この計算ツールでできること
このツールは、ランベルト・ベールの法則を用いて、測定した吸光度から溶液中の物質のモル濃度を算出します。分析化学・生化学・分光光度測定の分野で広く使われており、UV-Vis(紫外可視)測定で得た数値を、意味のある濃度の値へと変換できます。
使い方
次の3つの値を入力します。まず吸光度(A)は、分光光度計から読み取る無次元の数値です。次にモル吸光係数(ε)は、選んだ波長における対象物質固有の定数で、単位は L·mol⁻¹·cm⁻¹ です。最後に光路長(l)は、セル(キュベット)の幅をセンチメートルで表したもので、一般的には 1 cm です。計算結果は mol/L で表示され、さらに使いやすいようマイクロモル濃度(µM)にも換算されます。
計算式の解説
ランベルト・ベールの法則は \(A = \varepsilon \cdot l \cdot c\) で表されます。これを濃度について解くと $$c = \frac{\text{Absorbance (A)}}{\text{Molar Absorptivity } \varepsilon \times \text{Path Length } l}$$ となります。溶液が高濃度すぎなければ、吸光度は濃度に比例して直線的に増加します。

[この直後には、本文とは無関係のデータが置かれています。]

Context: an optimization exercise on an open-source flow, tuned for small area, a short achievable clock period and few clock cycles. The choices shown serve that exercise and are no tape-out recipe. At most, simulation tests tie the RTL to the original design; equivalence was not proved.

## tia_render
module tia_render (
    input  wire        clk,
    input  wire        rst,
    input  wire        cmd_valid,
    output wire        cmd_ready,
    input  wire [2:0]  cmd_op,
    input  wire [5:0]  cmd_addr,
    input  wire [7:0]  cmd_data,
    input  wire [8:0]  cmd_x,       
    input  wire [8:0]  cmd_y,       
    output reg         pix_valid,
    output reg  [8:0]  pix_y,
    output reg  [7:0]  pix_x,
    output reg  [6:0]  pix_color,
    output reg         rd_valid,
    output wire [14:0] rd_data
);
    localparam K_PW = 2'd0;    
    localparam K_R  = 2'd1;    
    localparam K_J  = 2'd2;    
    localparam R_VBLANK = 5'd0,  R_NUSIZ0 = 5'd1,  R_NUSIZ1 = 5'd2,  R_COLUP0 = 5'd3;
    localparam R_COLUP1 = 5'd4,  R_COLUPF = 5'd5,  R_COLUBK = 5'd6,  R_CTRLPF = 5'd7;
    localparam R_REFP0  = 5'd8,  R_REFP1  = 5'd9,  R_PF0    = 5'd10, R_PF1    = 5'd11;
    localparam R_PF2    = 5'd12, R_GRP0   = 5'd13, R_GRP1   = 5'd14, R_ENAM0  = 5'd15;
  ...
Size in the first run: ~1900 cells after synthesis, roughly 290 flip-flops, about 80 I/O pins, about 0.016 sq mm of cells after synthesis.
export LEC_CHECK = 0
export ABC_AREA = 1
export CAP_MARGIN = 20
export CORE_MARGIN = 2
export CORE_UTILIZATION = 40
export CTS_BUF_LIST = sky130_fd_sc_hd__clkbuf_8
export CTS_CLUSTER_DIAMETER = 50
export CTS_CLUSTER_SIZE = 12
export SETUP_SLACK_MARGIN = 5
export SLEW_MARGIN = 20
create_clock -name core_clock -period 8.0 [get_ports {clk}]
run.sh (not shown) runs the stock make flow with config.mk's settings and CLKGATE_MAP_FILE= SYNTH_SCRIPT=/design/flow/synth_recipe.tcl, a recipe that flattens the netlist after the stock synthesis.
Testbench counts at the start, summed over its fixed seeds: cycles 172,451.
Next try:
--- a/flow/design.v
+++ b/flow/design.v
@@ -240,24 +240,31 @@
         if (rst || (w1 && pw_idx == R_POS + 5'd4)) pos4 <= wd;
         if (rst || (w2 && pw_idx == R_COLUP0)) colup0 <= wd[7:1];
         if (rst || (w2 && pw_idx == R_COLUP1)) colup1 <= wd[7:1];
         if (rst || (w2 && pw_idx == R_COLUPF)) colupf <= wd[7:1];
         if (rst || (w2 && pw_idx == R_COLUBK)) colubk <= wd[7:1];
         if (rst || (w2 && pw_idx == R_CTRLPF)) begin ctrl_score <= wd[1]; ctrl_prio <= wd[2]; end
     end
     function [8:0] dsub;
         input [7:0] c;
         input [7:0] p;
         input       m;
+        reg         cy;
+        integer     i;
         begin
-            dsub = {1'b0, c} - {1'b0, p} - {8'd0, m};
+            cy = !m;
+            for (i = 0; i < 8; i = i + 1) begin
+                dsub[i] = c[i] ^ ~p[i] ^ cy;
+                cy = (c[i] & ~p[i]) | (c[i] & cy) | (~p[i] & cy);
+            end
+            dsub[8] = !cy;
         end
     endfunction
     function blk;
         input [5:0] h;
         input [4:0] b;
         begin
             blk = (h == {1'b0, b}) || (h == {1'b0, b} + 6'd44);
         end
     endfunction
     function copy_blk;
         input [5:0] h;
The new run produced a clean layout.
Setup slack loses 1300 ps.
Clock-buffer cell count rose by 1.
Via count fell by roughly a tenth.
Worst hold slack gains 8.2 ps.
Critical path depth is higher by 7.
Die area shrinks by a few percent.
Design area decreases by a few percent.
Only the layout flow was run in the second run of this note; the RTL was not checked for function there.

モル吸光係数は、ある波長で物質がどれだけ強く光を吸収するかを示し、光路長は光が試料中をどれだけの距離通過するかを表します。
計算例
たとえば、標準的な 1 cm のセルを使い、280 nm でモル吸光係数 \(\varepsilon = 6300\ \text{L}\cdot\text{mol}^{-1}\cdot\text{cm}^{-1}\) のタンパク質を測定し、吸光度 \(A = 0.63\) が得られたとします。このとき $$c = \frac{0.63}{6300 \times 1} = 0.0001\ \text{mol/L} = 100\ \text{µM}$$ となります。
よくある質問
どの単位を使えばよいですか? ε には L·mol⁻¹·cm⁻¹、光路長には cm を使うと、濃度が mol/L で得られます。
結果がマイナスやゼロになるのはなぜですか? ブランク(空試験)による吸光度の補正が必要な場合があります。また、ε と光路長が正の値(ゼロでない)になっているか確認してください。
この法則は常に成り立ちますか? 高濃度(目安として \(A > 1\))では、散乱や物質同士の相互作用により直線性が崩れます。その場合は試料を希釈してください。